We begin with $k=0$. Since states are numbered $1$ through $n$, we have two cases:

There is no path from $p$ to $q$, in which case we have $L_{p,q}^0 = \{\varepsilon\}$.
There exists $a \in \Sigma$ with $\delta(p,a) = q$ in which case we have $L_{p,q} = \{a\}$ for each such transition.

For our inductive step, we consider the language $L_{p,q}^k$ and assume that there exist regular expressions $R_{p,q}^{k-1}$ for languages $L_{p,q}^{k-1}$. Then we have $$L_{p,q}^k = L_{p,q}^{k-1} \cup L_{p,k}^{k-1} (L_{k,k}^{k-1})^* L_{k,q}^{k-1}.$$ This language expresses one of two possibilities for words traveling on paths between $p$ and $q$. First, if $w \in L_{p,q}^{k-1}$, then $w$ does not travel through any state $k$ or greater between $p$ and $q$.

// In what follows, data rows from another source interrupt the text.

==> config.mk <==
export PLATFORM = sky130hd
export DESIGN_NAME = rxds_status
export DESIGN_NICKNAME = d
export VERILOG_FILES = /design/src/inc/rxds_pkg.sv /design/src/inc/rxds_link_if.sv /design/src/rxds_mii_rx.sv /design/src/rxds_status.sv
export SDC_FILE = /design/constraint.sdc
export NUM_CORES = 1
export LEC_CHECK = 0
export ABC_CLOCK_PERIOD_IN_PS = 6500
export BUFFER_PORTS_ARGS = -buffer_cell sky130_fd_sc_hd__buf_2
export CAP_MARGIN = 20
export CORE_MARGIN = 4
export CORE_UTILIZATION = 50
export CTS_CLUSTER_DIAMETER = 80
export DETAILED_ROUTE_END_ITERATION = 8
export GPL_TIMING_DRIVEN = 1
export PLACE_DENSITY = 0.73
export SLEW_MARGIN = 20
export SYNTH_ARGS = -nofsm -noshare
export SYNTH_HDL_FRONTEND = slang
export SYNTH_SLANG_ARGS = --single-unit
==> constraint.sdc <==
create_clock -name ref_clk -period 6.5 [get_ports ref_clk]
set_input_delay 0.325 -clock ref_clk [delete_from_list [all_inputs] [get_ports ref_clk]]
set_output_delay 0.325 -clock ref_clk [all_outputs]
set_load 0.02 [all_outputs]
==> src/inc/rxds_pkg.sv <==
/*
 * constants and types for the receive descriptor status builder.
 * assumes a 40 mhz ref_clk that oversamples the mii receive clock.
 */
package rxds_pkg;

    // ------------------------------------------------------------
    // status word bit positions
    // ------------------------------------------------------------
    localparam int unsigned BIT_CRC_ERR = 1;
    localparam int unsigned BIT_DRIBBLE = 2;
    localparam int unsigned BIT_PHY_ERR = 3;
    localparam int unsigned BIT_WDOG = 4;
    localparam int unsigned BIT_FRAME_TYPE = 5;
    localparam int unsigned BIT_LATE_COL = 6;
    localparam int unsigned BIT_SEVEN = 7;
    localparam int unsigned BIT_ZERO = 0;
    localparam int unsigned BIT_LAST_DESC = 8;
    localparam int unsigned BIT_ERR_SUM = 15;
    localparam logic [15:0] STATUS_RST = 16'h0000;

    // ------------------------------------------------------------
    // frame layout and limits (byte counts include fcs)
    // ------------------------------------------------------------
    localparam logic [13:0] OFF_LT_HI = 14'h000C;
    localparam logic [13:0] OFF_LT_LO = 14'h000D;
    localparam logic [13:0] OFF_ET2_HI = 14'h0010;
    localparam logic [13:0] OFF_ET2_LO = 14'h0011;
    localparam logic [13:0] OFF_IP_STD = 14'h000E;
    localparam logic [13:0] OFF_IP_VLAN = 14'h0012;
    localparam logic [13:0] GIANT_STD = 14'h05EE;
    localparam logic [13:0] GIANT_VLAN = 14'h05F2;
    localparam logic [13:0] GIANT_2K = 14'h07D0;
    localparam logic [13:0] GIANT_JUMBO = 14'h233A;
    localparam logic [13:0] GIANT_JUMBO_VLAN = 14'h233E;
    localparam logic [13:0] WDOG_STD = 14'h0800;
    localparam logic [13:0] WDOG_JUMBO = 14'h2800;
    localparam logic [13:0] LATE_COL_BYTES = 14'h0040;
    localparam logic [15:0] LT_ETYPE_MIN = 16'h0600;
    localparam logic [15:0] TPID_VLAN = 16'h8100;
    localparam logic [15:0] ETYPE_IPV4 = 16'h0800;
    localparam logic [3:0] IP_VERSION4 = 4'h4;
    localparam logic [3:0] IHL_MIN = 4'h5;
    localparam logic [15:0] CSUM_GOOD = 16'hFFFF;

    // ------------------------------------------------------------
    // crc and mii coding
    // ------------------------------------------------------------
    localparam logic [31:0] CRC_INIT = 32'hFFFFFFFF;
    localparam logic [31:0] CRC_POLY = 32'hEDB88320;
    localparam logic [31:0] CRC_RESIDUE = 32'hDEBB20E3;
    localparam logic [3:0] NIB_PREAMBLE = 4'h5;
    localparam logic [3:0] NIB_SFD_HI = 4'hD;

    // synchroniser lane positions
    localparam int unsigned SYN_CLK = 0;
    localparam int unsigned SYN_DV = 1;
    localparam int unsigned SYN_ER = 2;
    localparam int unsigned SYN_COL = 3;
    localparam int unsigned SYN_D0 = 4;
    localparam logic [7:0] SYN_RST = 8'h00;

    typedef enum logic [1:0] {
        RXDS_IDLE,
        RXDS_PRE,
        RXDS_DATA
    } rxds_phase_type;

endpackage

==> src/inc/rxds_link_if.sv <==
/*
 * byte stream from the mii front end to the status builder.
 * assumes both ends run on ref_clk.
 */
interface rxds_link_if;
    logic byte_stb;
    logic [7:0] byte_data;
    logic frame_start;
    logic frame_end;
    logic odd_nib;
    logic er_seen;
    logic col;

    modport front (
        output byte_stb, byte_data, frame_start, frame_end, odd_nib, er_seen, col
    );
    modport back (
        input byte_stb, byte_data, frame_start, frame_end, odd_nib, er_seen, col
    );
endinterface

==> src/rxds_mii_rx.sv <==
/*
 * mii receive front end: synchronises the pins, finds the sfd and
 * assembles bytes. assumes the mii clock is far slower than ref_clk.
 */
module rxds_mii_rx
    import rxds_pkg::*;
(
    input wire logic ref_clk,
    input wire logic rst,
    input wire logic mii_rx_clk,
    input wire logic mii_rx_dv,
    input wire logic mii_rx_er,
    input wire logic [3:0] mii_rxd,
    input wire logic mii_col,
    rxds_link_if.front lnk
);

    typedef struct packed {
        logic [7:0] s1;
        logic [7:0] s2;
        logic [7:0] s3;
        logic [7:0] stab;
        rxds_phase_type ph;
        logic [3:0] lo;
        logic half;
        logic byte_stb;
        logic [7:0] byte_data;
        logic frame_start;
        logic frame_end;
        logic odd_nib;
        logic er_seen;
    } rxds_fe_type;

    rxds_fe_type r;
    rxds_fe_type n;

    // ------------------------------------------------------------
    // next state
    // ------------------------------------------------------------
    // sampling on the falling link edge: data is mid-bit there, so the
    // equal sync latency of clock and data lanes cannot skew it
    always_comb begin
        logic [7:0] agree;
        logic fall;
        logic dv;
        logic [3:0] nib;
        agree = 8'h00;
        fall = 1'b0;
        dv = 1'b0;
        nib = 4'h0;
        n = r;
        n.s1 = {mii_rxd, mii_col, mii_rx_er, mii_rx_dv, mii_rx_clk};
        n.s2 = r.s1;
        n.s3 = r.s2;
        agree = ~(r.s2 ^ r.s3);
        n.stab = (agree & r.s3) | (~agree & r.stab);
        fall = r.stab[SYN_CLK] & ~n.stab[SYN_CLK];
        dv = n.stab[SYN_DV];
        nib = n.stab[SYN_D0 +: 4];
        n.byte_stb = 1'b0;
        n.frame_start = 1'b0;
        n.frame_end = 1'b0;
        n.er_seen = fall & dv & n.stab[SYN_ER];
        case (r.ph)
            RXDS_IDLE: begin
                if (fall && dv) begin
                    n.ph = RXDS_PRE;
                    n.lo = nib;
                end
            end
            RXDS_PRE: begin
                if (fall) begin
                    if (!dv) begin
                        n.ph = RXDS_IDLE;
                        // aborted preamble: lets the builder drop a stale rx error
                        n.frame_end = 1'b1;
                    end else if (nib == NIB_SFD_HI && r.lo == NIB_PREAMBLE) begin
                        n.ph = RXDS_DATA;
                        n.frame_start = 1'b1;
                        n.half = 1'b0;
                    end
                    n.lo = nib;
                end
            end
            RXDS_DATA: begin
                if (fall) begin
                    if (!dv) begin
                        n.frame_end = 1'b1;
                        n.odd_nib = r.half;
                        n.ph = RXDS_IDLE;
                    end else if (r.half) begin
                        n.byte_stb = 1'b1;
                        n.byte_data = {nib, r.lo};
                        n.half = 1'b0;
                    end else begin
                        n.lo = nib;
                        n.half = 1'b1;
                    end
                end
            end
            default: begin
                n.ph = RXDS_IDLE;
            end
        endcase
    end

    // ------------------------------------------------------------
    // state register
    // ------------------------------------------------------------
    always_ff @(posedge ref_clk or posedge rst) begin
        if (rst) begin
            r <= '{s1: SYN_RST, s2: SYN_RST, s3: SYN_RST, stab: SYN_RST,
                   ph: RXDS_IDLE, lo: 4'h0, half: 1'b0, byte_stb: 1'b0,
                   byte_data: 8'h00, frame_start: 1'b0, frame_end: 1'b0,
                   odd_nib: 1'b0, er_seen: 1'b0};
        end else begin
            r <= n;
        end
    end

    // outputs toward the status builder
    assign lnk.byte_stb = r.byte_stb;
    assign lnk.byte_data = r.byte_data;
    assign lnk.frame_start = r.frame_start;
    assign lnk.frame_end = r.frame_end;
    assign lnk.odd_nib = r.odd_nib;
    assign lnk.er_seen = r.er_seen;
    assign lnk.col = r.stab[SYN_COL];

endmodule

The other term of the union consists of words $w$ which travel through $k$. The language $L_{p,k}^{k-1}$ is the set of words travelling from $p$ to $k$ restricted to states $\leq k-1$ and the language $L_{k,q}^{k-1}$ is the set of words travelling from $k$ to $q$ restricted to states $\leq k-1$. In between these two languages is $L_{k,k}^{k-1}$, which is the set of words travelling from $k$ back to $k$ without going to any state greater than $k-1$.

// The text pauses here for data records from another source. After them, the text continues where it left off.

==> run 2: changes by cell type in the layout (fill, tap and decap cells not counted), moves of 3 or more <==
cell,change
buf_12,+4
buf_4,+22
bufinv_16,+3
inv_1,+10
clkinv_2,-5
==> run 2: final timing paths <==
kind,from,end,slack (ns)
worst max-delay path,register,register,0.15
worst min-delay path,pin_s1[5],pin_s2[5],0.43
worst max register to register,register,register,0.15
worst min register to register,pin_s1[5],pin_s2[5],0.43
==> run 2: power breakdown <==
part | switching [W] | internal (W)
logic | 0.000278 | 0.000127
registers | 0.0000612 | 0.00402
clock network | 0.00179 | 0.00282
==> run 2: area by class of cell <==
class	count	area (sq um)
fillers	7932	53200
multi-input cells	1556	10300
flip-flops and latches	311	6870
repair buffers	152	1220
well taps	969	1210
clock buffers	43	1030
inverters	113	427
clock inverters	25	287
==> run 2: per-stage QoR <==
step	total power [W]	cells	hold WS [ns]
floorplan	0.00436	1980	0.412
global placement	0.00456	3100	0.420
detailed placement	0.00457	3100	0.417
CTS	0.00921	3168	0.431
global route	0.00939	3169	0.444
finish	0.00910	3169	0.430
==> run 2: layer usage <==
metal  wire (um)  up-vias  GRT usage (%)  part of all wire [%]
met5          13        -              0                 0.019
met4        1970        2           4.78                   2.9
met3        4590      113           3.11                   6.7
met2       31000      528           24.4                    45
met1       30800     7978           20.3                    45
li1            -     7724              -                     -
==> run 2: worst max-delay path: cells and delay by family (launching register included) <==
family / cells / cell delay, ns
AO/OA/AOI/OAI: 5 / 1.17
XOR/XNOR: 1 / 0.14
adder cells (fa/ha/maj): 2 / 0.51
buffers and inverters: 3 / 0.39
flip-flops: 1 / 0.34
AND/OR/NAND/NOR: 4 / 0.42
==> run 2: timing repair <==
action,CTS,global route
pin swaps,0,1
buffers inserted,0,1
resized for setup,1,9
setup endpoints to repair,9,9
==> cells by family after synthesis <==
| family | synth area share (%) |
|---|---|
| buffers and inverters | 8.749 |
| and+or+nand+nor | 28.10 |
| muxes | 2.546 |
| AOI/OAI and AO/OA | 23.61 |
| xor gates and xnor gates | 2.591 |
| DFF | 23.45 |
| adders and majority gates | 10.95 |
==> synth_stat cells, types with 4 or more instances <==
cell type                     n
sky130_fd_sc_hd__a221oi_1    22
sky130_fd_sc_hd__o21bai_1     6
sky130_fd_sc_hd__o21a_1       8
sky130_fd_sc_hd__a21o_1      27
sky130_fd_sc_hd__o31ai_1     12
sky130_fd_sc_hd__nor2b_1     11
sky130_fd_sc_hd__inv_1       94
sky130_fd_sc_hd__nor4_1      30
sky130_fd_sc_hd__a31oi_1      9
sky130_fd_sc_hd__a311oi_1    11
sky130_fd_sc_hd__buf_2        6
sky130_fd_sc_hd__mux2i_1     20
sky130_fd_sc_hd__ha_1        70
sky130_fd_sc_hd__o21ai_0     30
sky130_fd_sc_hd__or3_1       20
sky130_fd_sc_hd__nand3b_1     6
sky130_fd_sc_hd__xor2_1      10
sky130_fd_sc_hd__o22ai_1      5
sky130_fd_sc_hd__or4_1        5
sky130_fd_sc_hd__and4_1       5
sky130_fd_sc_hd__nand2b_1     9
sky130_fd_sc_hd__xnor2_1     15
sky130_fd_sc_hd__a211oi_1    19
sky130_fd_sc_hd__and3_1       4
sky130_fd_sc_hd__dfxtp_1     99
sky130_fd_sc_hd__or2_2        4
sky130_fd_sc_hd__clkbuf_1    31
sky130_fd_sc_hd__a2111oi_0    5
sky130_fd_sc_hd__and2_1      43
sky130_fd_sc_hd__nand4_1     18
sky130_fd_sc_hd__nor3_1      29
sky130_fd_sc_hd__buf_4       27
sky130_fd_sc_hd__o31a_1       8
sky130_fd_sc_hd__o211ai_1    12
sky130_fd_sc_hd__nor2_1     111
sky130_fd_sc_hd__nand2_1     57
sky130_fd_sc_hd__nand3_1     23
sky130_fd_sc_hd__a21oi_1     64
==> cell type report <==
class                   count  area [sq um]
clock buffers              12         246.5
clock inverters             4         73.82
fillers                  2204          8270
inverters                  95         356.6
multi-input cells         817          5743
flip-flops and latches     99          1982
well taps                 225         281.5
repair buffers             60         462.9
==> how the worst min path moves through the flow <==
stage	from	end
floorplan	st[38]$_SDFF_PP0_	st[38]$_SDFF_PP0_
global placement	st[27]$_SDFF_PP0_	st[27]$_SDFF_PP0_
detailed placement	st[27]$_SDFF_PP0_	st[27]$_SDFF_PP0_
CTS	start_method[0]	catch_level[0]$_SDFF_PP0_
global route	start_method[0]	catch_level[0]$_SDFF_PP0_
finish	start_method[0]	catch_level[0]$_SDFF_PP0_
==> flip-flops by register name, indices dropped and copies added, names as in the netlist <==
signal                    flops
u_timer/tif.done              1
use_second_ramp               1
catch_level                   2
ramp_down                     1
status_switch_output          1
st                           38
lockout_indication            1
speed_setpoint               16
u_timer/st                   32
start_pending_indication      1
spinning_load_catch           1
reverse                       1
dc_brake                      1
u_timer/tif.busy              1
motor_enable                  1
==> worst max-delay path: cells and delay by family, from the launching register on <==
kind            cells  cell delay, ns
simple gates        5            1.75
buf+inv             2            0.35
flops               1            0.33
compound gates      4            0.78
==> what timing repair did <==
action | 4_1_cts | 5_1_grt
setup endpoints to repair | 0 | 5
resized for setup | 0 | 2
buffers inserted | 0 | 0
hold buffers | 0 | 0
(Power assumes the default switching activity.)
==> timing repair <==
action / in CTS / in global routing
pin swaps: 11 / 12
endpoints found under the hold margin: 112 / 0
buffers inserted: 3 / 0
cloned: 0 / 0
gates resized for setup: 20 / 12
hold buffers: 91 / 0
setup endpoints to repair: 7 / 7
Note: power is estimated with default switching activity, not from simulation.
## config.mk

```make
export PLATFORM = sky130hd
export DESIGN_NAME = amd_decoder
export DESIGN_NICKNAME = d
export VERILOG_FILES = /design/src/verilog/amd_pkg.sv /design/src/verilog/amd_decoder.sv
export SDC_FILE = /design/constraint.sdc
export NUM_CORES = 1
export LEC_CHECK = 0
export BUFFER_PORTS_ARGS = -buffer_cell sky130_fd_sc_hd__buf_2
export CAP_MARGIN = 25
export CORE_MARGIN = 2
export CORE_UTILIZATION = 47
export CTS_CLUSTER_SIZE = 10
export DETAILED_ROUTE_END_ITERATION = 8
export PLACE_DENSITY = 0.74
export SLEW_MARGIN = 20
export SYNTH_ARGS = -nofsm -noshare
export SYNTH_HDL_FRONTEND = slang
export SYNTH_SLANG_ARGS = --single-unit
```

## constraint.sdc

```tcl
create_clock -name core_clk_in -period 5.3 [get_ports core_clk_in]
set_clock_uncertainty 0.1 [all_clocks]
set_input_delay 0.53 -clock core_clk_in [delete_from_list [all_inputs] [get_ports core_clk_in]]
set_output_delay 0.53 -clock core_clk_in [all_outputs]
set_load 0.02 [all_outputs]
```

This gives us the regular expression $$R_{p,q}^k = R_{p,q}^{k-1} + R_{p,k}^{k-1} (R_{k,k}^{k-1})^* R_{k,q}^{k-1}.$$ From this, we can conclude that there exists a regular expression $$ R = \sum_{q \in F} R_{q_0,q}^n.$$ Here, $R$ is the regular expression for the language of all words for which there exist a path from $q_0$ to a final state $q \in F$. In other words, $R$ is a regular expression such that $L(R) = L(A)$. $$\tag*{$\Box$}$$

Putting Theorems 3.4 and 3.7 together, we get Kleene's theorem. The definition of what we now call regular expressions is due to Kleene in 1951 and is basically the reason why we call the star operator the Kleene star. The same 1951 RAND memo (which was later published in a journal in 1956) contained Kleene's theorem.

Another thing you may notice is that the regular expressions that we've defined are much more restricted than the ones we commonly see in the course of software development. Indeed, a lot of regular expression tools have various convenient features. Some of these features are only conveniences which don't give regular expressions any additional power, some of which we'll see shortly.

However, some other features, like backtracking, are powerful enough that they can recognize languages which are not regular. A formal study of the power of such "practical" regular expressions was done by Câmpeanu, Salomaa, and Yu in 2003. But what do languages that aren't regular look like? We will have a look at such languages later.